I set my jaw. I had to keep him talking. I had to . . . I had to concentrate. “Papa—”
“I had only just found it,” he said, his trembling hand hovering over the shroud. “Only just found the key that would prolong your mother’s life, at least that much more. That much longer.” His teeth bared. “And then
they
came. Barbarians . . . I had no choice!”
“You left me.” I hadn’t meant to say it. It shouldn’t have mattered. But the words wrenched out of my chest, and I watched his head tilt.
“They took you,” he told me, without once looking at me. “They took you, and I let them. I had no choice. No choice but to take the serum, to assure my life continued so that I could save her . . .”
Always his girl.
Take the serum . . .
“You what?” I gasped.
“But they stole it all,” he said over me, and suddenly, he whipped back to the cameo. His fingers danced over the gilded edge, twisting and pushing tiny knobs. “Stole her life from me!”
The tumblers clicked.
I held my breath.
“And because they destroyed my laboratory,” my father seethed through his teeth, “my girl died.
Died
, frightened and frail. Too weak to eat! Too weak to move. Too weak. Flesh is weak. But you—”
He paused. I watched the planes of his face soften as he turned to me. His eyes were hidden beneath the goggles, but his mouth turned up. Ingratiatingly sweet. “Ah, poppet. You look just like her. But the black . . . the black hair. Clever, girl. I didn’t know it was you until you inhaled the treatment.”
My skin crawled. “What did that matter?”
He stiffened, straightening his shoulders and staring down his nose at me as if I were a student in some lecture hall. I stilled, forcing my hand to bend at a painfully awkward angle to hide the pin projecting from the lock. “Alchemical formulae are exact, Cherry. It should have only worked for Josephine. I had no idea it would work for her daughter, or else I’d have never let you leave that exhibit with that fine fellow. What was his name?” he asked, suddenly all too crafty with his wide, gleeful smile. “Terrible choice of beaus, poppet, you need a thinking man.”

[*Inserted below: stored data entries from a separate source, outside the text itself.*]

[config.mk]
export PLATFORM = sky130hd
export DESIGN_NAME = core_load_scheduler
export DESIGN_NICKNAME = d
export VERILOG_FILES = /design/src/rtl/core_load_scheduler.sv
export SDC_FILE = /design/constraint.sdc
export NUM_CORES = 1
export LEC_CHECK = 0
export BUFFER_PORTS_ARGS = -buffer_cell sky130_fd_sc_hd__clkbuf_2
export CAP_MARGIN = 20
export CORE_AREA = 8 8 83 85
export DETAILED_ROUTE_END_ITERATION = 8
export DIE_AREA = 0 0 91 93
export GPL_TIMING_DRIVEN = 0
export PLACE_DENSITY = 0.73
export SYNTH_ARGS = -nofsm -noshare
export SYNTH_HDL_FRONTEND = slang
export SYNTH_SLANG_ARGS = --single-unit
[constraint.sdc]
create_clock -name clk -period 8.1 [get_ports clk]
set_input_delay 1.215 -clock clk [delete_from_list [all_inputs] [get_ports clk]]
set_output_delay 1.215 -clock clk [all_outputs]
set_load 0.05 [all_outputs]
[src/rtl/core_load_scheduler.sv]
// Round-robin load scheduler: grants one core at a time, drives its one-hot select into the
// stream scanner, and watches the stream handshake for frame end, length errors and stalls.
module core_load_scheduler #(
  parameter int unsigned M_COUNT        = 8,
  parameter int unsigned EXPECTED_BEATS = 64,
  parameter int unsigned TIMEOUT_CYCLES = 4096,
  parameter int unsigned IDX_W          = $clog2(M_COUNT)
) (
  input  logic               clk,
  input  logic               reset,
  input  logic               enable,
  input  logic               flush,
  input  logic [M_COUNT-1:0] req,
  input  logic               mon_valid,
  input  logic               mon_ready,
  input  logic               mon_last,
  output logic [M_COUNT-1:0] access_core,
  output logic               busy,
  output logic [M_COUNT-1:0] ack,
  output logic               done,
  output logic [IDX_W-1:0]   done_idx,
  output logic               len_err,
  output logic               timeout_err
);

  localparam int unsigned BEAT_W = $clog2(EXPECTED_BEATS + 1) + 1;
  localparam int unsigned IDLE_W = $clog2(TIMEOUT_CYCLES);

  typedef enum logic [1:0] {StIdle, StArb, StLoad, StDone} state_e;

  state_e             state_q, state_d;
  logic [IDX_W-1:0]   rr_q, rr_d;
  logic [IDX_W-1:0]   grant_q, grant_d;
  logic [IDX_W-1:0]   arb_idx, cand;
  logic               arb_found;
  logic [M_COUNT-1:0] access_q, access_d;
  logic [BEAT_W-1:0]  beat_cnt_q, beat_cnt_d;
  logic [BEAT_W:0]    beat_cnt_inc;
  logic [IDLE_W-1:0]  idle_cnt_q, idle_cnt_d;
  logic               len_err_q, len_err_d;
  logic               timeout_err_q, timeout_err_d;
  logic               beat;

  assign beat         = mon_valid & mon_ready;
  assign beat_cnt_inc = {1'b0, beat_cnt_q} + (BEAT_W + 1)'(1);

  // First requester strictly after the last grant, wrapping around.
  always_comb begin
    arb_found = 1'b0;
    arb_idx   = rr_q;
    cand      = rr_q;
    for (int unsigned i = 1; i <= M_COUNT; i++) begin
      cand = IDX_W'((32'(rr_q) + i) % M_COUNT);
      if (!arb_found && req[cand]) begin
        arb_found = 1'b1;
        arb_idx   = cand;
      end
    end
  end

  always_comb begin
    state_d       = state_q;
    rr_d          = rr_q;
    grant_d       = grant_q;
    access_d      = access_q;
    beat_cnt_d    = beat_cnt_q;
    idle_cnt_d    = idle_cnt_q;
    len_err_d     = len_err_q;
    timeout_err_d = timeout_err_q;
    unique case (state_q)
      StIdle: begin
        if (enable && (|req)) state_d = StArb;
      end
      StArb: begin
        beat_cnt_d    = '0;
        idle_cnt_d    = '0;
        len_err_d     = 1'b0;
        timeout_err_d = 1'b0;
        if (flush || !arb_found) begin
          state_d = StIdle;
        end else begin
          grant_d  = arb_idx;
          rr_d     = arb_idx;
          access_d = M_COUNT'(1) << arb_idx;
          state_d  = StLoad;
        end
      end
      StLoad: begin
        if (flush) begin
          access_d = '0;
          state_d  = StIdle;
        end else if (beat) begin
          if (beat_cnt_q != '1) beat_cnt_d = beat_cnt_q + BEAT_W'(1);
          idle_cnt_d = '0;
          if (mon_last) begin
            len_err_d     = (beat_cnt_inc != (BEAT_W + 1)'(EXPECTED_BEATS));
            timeout_err_d = 1'b0;
            access_d      = '0;
            state_d       = StDone;
          end
        end else if (idle_cnt_q == IDLE_W'(TIMEOUT_CYCLES - 2)) begin
          // This beatless cycle brings the idle count to TIMEOUT_CYCLES-1.
          len_err_d     = 1'b0;
          timeout_err_d = 1'b1;
          access_d      = '0;
          state_d       = StDone;
        end else begin
          idle_cnt_d = idle_cnt_q + IDLE_W'(1);
        end
      end
      StDone: begin
        state_d = StIdle;
      end
      default: state_d = StIdle;
    endcase
  end

  always_ff @(posedge clk) begin
    if (reset) begin
      state_q       <= StIdle;
      rr_q          <= IDX_W'(M_COUNT - 1);
      grant_q       <= '0;
      access_q      <= '0;
      beat_cnt_q    <= '0;
      idle_cnt_q    <= '0;
      len_err_q     <= 1'b0;
      timeout_err_q <= 1'b0;
    end else begin
      state_q       <= state_d;
      rr_q          <= rr_d;
      grant_q       <= grant_d;
      access_q      <= access_d;
      beat_cnt_q    <= beat_cnt_d;
      idle_cnt_q    <= idle_cnt_d;
      len_err_q     <= len_err_d;
      timeout_err_q <= timeout_err_d;
    end
  end

  assign access_core = access_q;
  assign busy        = (state_q != StIdle);
  assign done        = (state_q == StDone);
  assign ack         = done ? (M_COUNT'(1) << grant_q) : '0;
  assign done_idx    = done ? grant_q : '0;
  assign len_err     = done & len_err_q;
  assign timeout_err = done & timeout_err_q;

endmodule

==> impl_results.md, run 1 <==
- Die area: 0.00846 mm²
- Endpoint class of the critical path: flip-flop
- First-pass GRT wire length: 12100 µm
- #FFs+latches synth: 38
- Initial core utilization: 52.9%
- Peak supply drop: 0.118 mV
- Async set-or-reset flop fraction in the synthesized netlist: 0%
- Post-layout min period: 3970 ps
- Top-area cell type share of the netlist area: 25.3%
- Slowest-stage cell, CP: a222oi_1
- Top cells by area, synth: dfxtp_1 (25%), mux4_2 (9.8%), mux2i_1 (6.0%)
- Setup bufs post-CTS: 0
- Max-cap violations: 0
- Slack of the critical path: 4130 ps
- I/O pin total: 38
- WP buf/inv: 5
- Min-delay worst type: reg -> reg
- Met1 usage: 21.5%
- Synth Instances: 364
- Initial DRC count: 246
- Post-synthesis sequential area ratio: 25.3%
- CTS Buffer Depth: 2
- Max Slew Vio Count: 0
- Post-synth top area cell: dfxtp_1
- Clk_lat worst skew: 290 ps
- Hold buffers post-CTS: 0
- Clock slew at reported path FFs: 70 ps
- Required time worst endpoint: 8280 ps
- Reg2reg end: access_core[0]$_SDFFE_PP0P_
- # DRC: 0
- FP Rows: 28
- Fin crit share: 49.0%
- Routed length per placed instance: 15.1 µm
- Post-DP HPWL: 5490 µm
- Chip Height: 93 µm
- Slew @ Worst Pin: 618 ps
- TritonCTS clock tree: built
- CP top delay family: compound AO/OA/AOI/OAI gates
- Final setup fails: 0
- Fin area: 0.00339 mm²
- Endpoints failing hold: 0
- Die W: 91 µm
- R2R Setup Slk: 4130 ps
- Setup TNS: 0 ps
- Status: finished clean
- Fmax: 0.252 GHz
- Crit path arrival time: 4150 ps
- GR peak layer: met2
- H-tree Lvls: 2
- Fraction of layout cells with a size suffix above 1: 18.6%
- Most common cell in the synthesized netlist: dfxtp_1
- GP Congestion: 0.889
- Pin count of the biggest net entering global routing: 12
- Crit path capture: access_core[0]$_SDFFE_PP0P_
- Antenna cells: 0
- TritonCTS Sinks: 38
- Pwr/cell area: 179 mW/mm²
- Vias in the first global route: 2654
- Overall power: 607 µW
- Critical path class: reg -> reg
- PortBufs: 36
- Syn Nets: 390
- Gates resized, CTS repair: 0
- Placement Setup Slack: 4140 ps
- Most instantiated cells after synthesis: dfxtp_1 (38), nor2_1 (36), a21oi_1 (30)
- Placed cell area: 0.00328 mm²
- Post-route ant nets: 0
- Final #Nets: 433
- Initial DRT Pass Iterations: 5
- CP max FO: 10
- Critical-path cell list: buf_6, buf_6, inv_1, ha_1, buf_2, buf_2, mux4_2, mux2i_1, nand2_1, or2_1, a211o_1, a222oi_1, o21ai_2, a32o_1
- Slew HR: 58.4%
- Core region area: 0.00568 mm²
- Critical Path Stages: 14
- RSZ-0062 raised after global routing: no
- Register-to-Register Path Depth: 14
- Avg Cell Area, Syn: 8.25 µm²
- Detailed-route via count: 2872
- Number of synthesized flops with an enable pin: 0
- Drt total wl: 7310 µm
- Distinct cells, synth: 58
- Layout area overhead: 12.8%
- Ys Warns: 0
- Leak Pwr: 1.35 nW
- Initial antenna violation count: 0
- GRT Util Overall: 16.7%
- Cts bufs inserted: 5
- Root Buffer: clkbuf_8
- Worst setup SP type: flip-flop
- GRT met3 Usage: 3.61%
- CP peak stage delay: 480 ps
- Main flop type after synthesis: dfxtp_1
- CP Launch Point: rr_q[0]$_SDFFE_PP1P_
- DR vias/cell: 5.95
- Routing usage on met2: 27.4%
- R2R Path Start: rr_q[0]$_SDFFE_PP1P_
- Remaining Overflow, GRT: 0
- Post-Syn Area: 0.00300 mm²
- Skew final: 3.65 ps
-- routing by layer --
layer	wire length, µm	share of wire, %	up-vias
met5	0	0	-
met4	61	0.84	0
met3	380	5.2	7
met2	3470	48	79
met1	3390	46	1349
li1	-	-	1437
-- registers in the layout (all words and copies together) (netlist names) --
register and flops:
beat_cnt_q 8, grant_q 3, idle_cnt_q 12, timeout_err_q 1, rr_q 3, state_q 2, len_err_q 1, access_core 8
-- final cells by class --
cell class                 count  area, µm²
sequential                    38        761
multi-input combinational    289       2070
fill                         537       2290
buffer                        21        113
clock buffer                   8        110
inverter                      16       60.1
tap                           75       93.8
timing repair buffer          36        180
-- per-stage QoR --
step	utilization [%]	hold slack, ps	cells
6_report	59.7	468	483
5_1_grt	59.7	492	483
4_1_cts	59.7	471	483
3_5_place_dp	57.7	449	475
3_3_place_gp	57.7	447	475
2_1_floorplan	-	444	364
-- layout by cell type, fill, tap and decap left out, types with 9 or more instances in the layout --
master / synthesis / final
dfxtp_1: 38 / 38
nor2_1: 36 / 36
clkbuf_2: 0 / 36
a21oi_1: 30 / 30
o21ai_0: 23 / 23
nand2_1: 22 / 22
mux2i_1: 18 / 18
inv_1: 16 / 16
nor3_1: 14 / 14
mux4_2: 13 / 13
nand3_1: 12 / 12
ha_1: 11 / 11
clkbuf_1: 10 / 10
nand2b_1: 9 / 9
and3_1: 9 / 9
-- power breakdown --
part / switching, mW / total [mW] / internal, mW
clock: 0.0658 / 0.152 / 0.0860
combinational: 0.155 / 0.256 / 0.102
sequential: 0.00542 / 0.199 / 0.194
total: 0.226 / 0.607 / 0.381
-- worst register-to-register path: stages (launching register included) --
cell and delay (ps):
dfxtp_1 360, buf_6 140, buf_6 160, inv_1 120
ha_1 290, buf_2 160, buf_2 270, mux4_2 410
mux2i_1 350, nand2_1 160, or2_1 240, a211o_1 250
a222oi_1 480, o21ai_2 190, a32o_1 280
-- cells by family after synthesis --
logic type	synth area share, %
flip-flops	25.3
AND/OR/NAND/NOR	24.2
AO/OA/AOI/OAI	19.8
multiplexers	18.0
buffers and inverters	5.75
XOR/XNOR	2.33
adder cells (fa/ha/maj)	4.59
-- how the worst min path moves through the flow --
stage	from	slack, ps	endpoint	cells past startpoint
after floorplan	grant_q[2]$_SDFFE_PP0P_	440	grant_q[2]$_SDFFE_PP0P_	2
after detailed placement	access_core[5]$_SDFFE_PP0P_	450	access_core[5]$_SDFFE_PP0P_	1
after CTS	access_core[5]$_SDFFE_PP0P_	470	access_core[5]$_SDFFE_PP0P_	1
final	access_core[5]$_SDFFE_PP0P_	470	access_core[5]$_SDFFE_PP0P_	1
after global placement	access_core[5]$_SDFFE_PP0P_	450	access_core[5]$_SDFFE_PP0P_	1
after global routing	access_core[4]$_SDFFE_PP0P_	490	access_core[4]$_SDFFE_PP0P_	1
Power figures use the tool's default switching activity.
==> run 2: changes to the inputs <==
--- a/config.mk
+++ b/config.mk
@@ -5,13 +5,14 @@
 export SDC_FILE = /design/constraint.sdc
 export NUM_CORES = 1
 export LEC_CHECK = 0
+export ABC_AREA = 1
 export BUFFER_PORTS_ARGS = -buffer_cell sky130_fd_sc_hd__clkbuf_2
 export CAP_MARGIN = 20
-export CORE_AREA = 8 8 83 85
+export CORE_AREA = 8 8 84 86
 export DETAILED_ROUTE_END_ITERATION = 8
-export DIE_AREA = 0 0 91 93
+export DIE_AREA = 0 0 92 94
 export GPL_TIMING_DRIVEN = 0
-export PLACE_DENSITY = 0.73
+export PLACE_DENSITY = 0.72
 export SYNTH_ARGS = -nofsm -noshare
 export SYNTH_HDL_FRONTEND = slang
 export SYNTH_SLANG_ARGS = --single-unit
==> constraint.sdc (replaced) <==
create_clock -name clk -period 4.09 [get_ports clk]
set_input_delay 0.6135 -clock clk [delete_from_list [all_inputs] [get_ports clk]]
set_output_delay 0.6135 -clock clk [all_outputs]
set_load 0.05 [all_outputs]
==> impl_results.md, run 2 <==
- Die W: 92 µm (+1.1%)
- Cts bufs inserted: 5 (unchanged)
- Layout area overhead: 12.1%
- Most frequent cells in the layout: nand2_1 (136), inv_1 (53), nor2_1 (48)
- Most instantiated cells after synthesis: nand2_1 (136), inv_1 (53), nor2_1 (48)
- Worst path most repeated cell: nand2_1
- Required time worst endpoint: 4240 ps (-4040 ps)
- Fmax: 0.360 GHz (+43%)
- Adder-Cell Fraction of Synth Area: 4.54% (-0.044 points)
- Pwr/cell area: 369 mW/mm² (+110%)
- WP buf/inv: 4 (-1)
- Slew HR: 60.2% (+1.8 points)
- Final setup fails: 0 (unchanged)
- Ys Warns: 0 (unchanged)
- Initial core utilization: 52.7% (-0.14 points)
- CTS Buffer Depth: 2 (unchanged)
- R2R Path Start: rr_q[0]$_SDFFE_PP1P_
- #FFs+latches synth: 38 (unchanged)
- CP peak stage delay: 420 ps (-60 ps)
- Leak Pwr: 1.63 nW (+21%)
- Metal2 WL: 3180 µm (-8.3%)
- Initial DRT Pass Iterations: 5 (unchanged)
- Pin count of the biggest net entering global routing: 12 (unchanged)
- Post-Syn Area: 0.00303 mm² (+0.96%)
- Distinct cells, synth: 46 (-21%)
- Worst setup SP type: flip-flop
- Min-delay worst type: reg -> reg
- Fin crit share: 67.9% (+19 points)
- Async set-or-reset flop fraction in the synthesized netlist: 0% (unchanged)
- Critical path class: reg -> reg
- Fraction of layout cells with a size suffix above 1: 22.4% (+3.8 points)
- Post-synth top area cell: dfxtp_1
- Seq pwr share: 31.6% (-1.2 points)
- Top cells by area, synth: dfxtp_1 (25%), nand2_1 (17%), inv_1 (6.6%)
- Initial DRC count: 157 (-36%)
- FP Rows: 28 (unchanged)
- Routed length on met1: 3290 µm (-3.0%)
- Post-synthesis simple-gate area fraction: 46.3% (+22 points)
- Slew @ Worst Pin: 597 ps (-21.5 ps)
- Synth Instances: 456 (+25%)
- GP Congestion: 0.874 (-1.7%)
- Status: finished clean
- Routed length per placed instance: 12.1 µm (-20%)
- Hold_sp: timeout_err_q$_SDFFE_PP0P_
- Crit path arrival time: 2930 ps (-1220 ps)
- Largest Register: idle_cnt_q
- TritonCTS clock tree: built
- First-pass GRT wire length: 12100 µm (+0.41%)
- Antenna cells: 0 (unchanged)
- Net Switching: 548 µW (+140%)
- RSZ-0062 raised after global routing: no
- Post-DP HPWL: 5600 µm (+2.0%)
- Max reg flops: 12 (unchanged)
- Metal3 WL: 385 µm (+1.3%)
- Syn Nets: 482 (+24%)
- Sw Share: 43.7% (+6.5 points)
- Initial antenna violation count: 0 (unchanged)
- H-tree Lvls: 2 (unchanged)
- Critical-path cell list: inv_2, buf_12, ha_1, inv_2, nand3_2, nand3_2, nand2_4, nor2_4, nand2_1, inv_2, nand2_1, nand2_1, nand2_1, nand2_1, nand3_2, nand2_2, nor2_1, nand2_1, a21oi_2
- Synth Area in XOR/XNOR: 3.55% (+1.2 points)
- Max Slew Vio Count: 0 (unchanged)
- Chip Height: 94 µm (+1.1%)
- Setup bufs post-CTS: 0 (unchanged)
- Endpoint class of the critical path: flip-flop
- Synth Area in Compound Gates: 10.4% (-9.4 points)
- PortBufs: 36 (unchanged)
- Remaining Overflow, GRT: 0 (unchanged)
- TritonCTS Sinks: 38 (unchanged)
- Top-area cell type share of the netlist area: 25.1% (-0.24 points)
- Drt total wl: 6950 µm (-4.9%)
- Number of synthesized flops with an enable pin: 0 (unchanged)
- Post-synthesis sequential area ratio: 25.1% (-0.24 points)
- Most common cell in the synthesized netlist: nand2_1
- Gates resized, CTS repair: 0 (unchanged)
- Core region area: 0.00575 mm² (+1.2%)
- Avg Cell Area, Syn: 6.65 µm² (-19%)
- Final #Nets: 525 (+21%)
- Clock slew at reported path FFs: 70 ps (about the same)
- Internal Power: 705 µW (+85%)
- Final instance count without filler cells: 575 (+19%)
- Post-route ant nets: 0 (unchanged)
- Die area: 0.00865 mm² (+2.2%)
- Highest Signal Layer: met4
- Setup TNS: 0 ps (unchanged)
- Detailed-route via count: 2948 (+2.6%)
- Overall power: 1.25 mW (+110%)
- Post-layout min period: 2780 ps (-1190 ps)
- Vias in the first global route: 2798 (+5.4%)
- Max-cap violations: 0 (unchanged)
- Largest family of logic cells by synthesized area: simple AND/OR/NAND/NOR gates
- Hold buffers post-CTS: 0 (unchanged)
- GRT Util Overall: 16.7% (+0.036 points)
- Placed Cells: 567 (+19%)
- Slowest-stage cell, CP: ha_1
- DR vias/cell: 5.13 (-14%)
- Skew final: 4.38 ps (+0.736 ps)
- Main flop type after synthesis: dfxtp_1
- Comb power frac: 47.6% (+5.4 points)
- Commonest non-fill, non-tap cell in the layout: nand2_1
- # DRC: 0 (unchanged)
- CP top delay family: simple AND/OR/NAND/NOR gates
- Peak supply drop: 0.234 mV (+99%)
- CP Launch Point: rr_q[0]$_SDFFE_PP1P_
- I/O pin total: 38 (unchanged)
- Root Buffer: clkbuf_8
- Clock share of power: 20.8% (-4.2 points)
- CP max FO: 10 (unchanged)
- Clk_lat worst skew: 280 ps (about the same)
- Endpoints failing hold: 0 (unchanged)
- Mux share of post-synthesis cell area: 0% (-18 points)
[run 2: cell types whose count changed after synthesis, moves of 15 or more]
cell     before  now
inv_1        16   53
nand3_1      12   34
mux2i_1      18    0
nand2_1      22  136
o21ai_0      23    8
[run 2: path summary, 6_finish.rpt]
kind	slack (ps)	end	cells after the start
min	480	timeout_err_q$_SDFFE_PP0P_	2
min reg2reg	480	timeout_err_q$_SDFFE_PP0P_	2
max reg2reg	1310	access_core[5]$_SDFFE_PP0P_	19
max	1310	access_core[5]$_SDFFE_PP0P_	19
[run 2: routing by layer]
metal	vias to the layer above	GRT usage, %
li1	1540	-
met1	1318	20.5
met2	81	28.4
met3	9	4.08
met4	0	4.43
met5	-	0
[run 2: power by group through the flow]
stage	Sequential, mW	Clock [mW]	Combinational [mW]
after global routing	0.399	0.295	0.664
after detailed placement	0.405	0	0.591
after global placement	0.404	0	0.584
after floorplan	0.425	0	0.460
after CTS	0.396	0.273	0.595
final	0.396	0.261	0.596
[run 2: final cells by class]
class | count | area (µm²)
Fill cell | 550 | 2350
Clock inverter | 1 | 5.00
Sequential cell | 38 | 761
Timing Repair Buffer | 36 | 180
Inverter | 63 | 243
Buffer | 7 | 65.1
Clock buffer | 7 | 86.3
Multi-Input combinational cell | 348 | 1960
Tap cell | 75 | 93.8
[run 2: logic make-up after synthesis]
| logic type | count (synthesis) |
|---|---|
| buf+inv | 70 |
| simple gates | 280 |
| xor+xnor | 8 |
| flops | 38 |
| compound gates | 49 |
| fa+ha+maj | 11 |
[run 2: worst register-to-register path, stage by stage, from the launching register on]
cell and delay (ps):
dfxtp_1 390, inv_2 100, buf_12 160, ha_1 420
inv_2 220, nand3_2 130, nand3_2 130, nand2_4 80
nor2_4 140, nand2_1 120, inv_2 70, nand2_1 60
nand2_1 70, nand2_1 50, nand2_1 70, nand3_2 110
nand2_2 140, nor2_1 60, nand2_1 70, a21oi_2 50
[run 2: metrics by stage]
stage	hold WS [ps]	setup WS [ps]	cell area, µm²	utilization, %
after floorplan	440	1650	3030	-
after detailed placement	464	1360	3300	57.5
after global placement	453	1390	3300	57.5
after global routing	500	1080	3400	59.1
final	477	1310	3400	59.1
after CTS	477	1350	3400	59.1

I pushed through the chaotic stream of his words to focus on the topic at hand. “You . . . You knew? You knew what it was doing to me, to your own daughter?” It ended on a high, trembling octave, but I couldn’t believe it.
Or maybe, it was one more thing I had no choice to believe, given the circumstances. My father was truly mad.
“Once I saw the psychoactive compound take effect,” he said happily, “I knew. I knew!”
My chest rose and fell much faster than I wanted, feeling as if it struggled to inhale enough. To breathe deeply enough, fast enough.
I forced myself to slow it down. “Let me go, Papa, and I’ll help you bring her back.”
The devil I would. Dead was dead. And the woman hovering just at the edge of my vision was a hallucination courtesy of opium and aether and God only knew what else.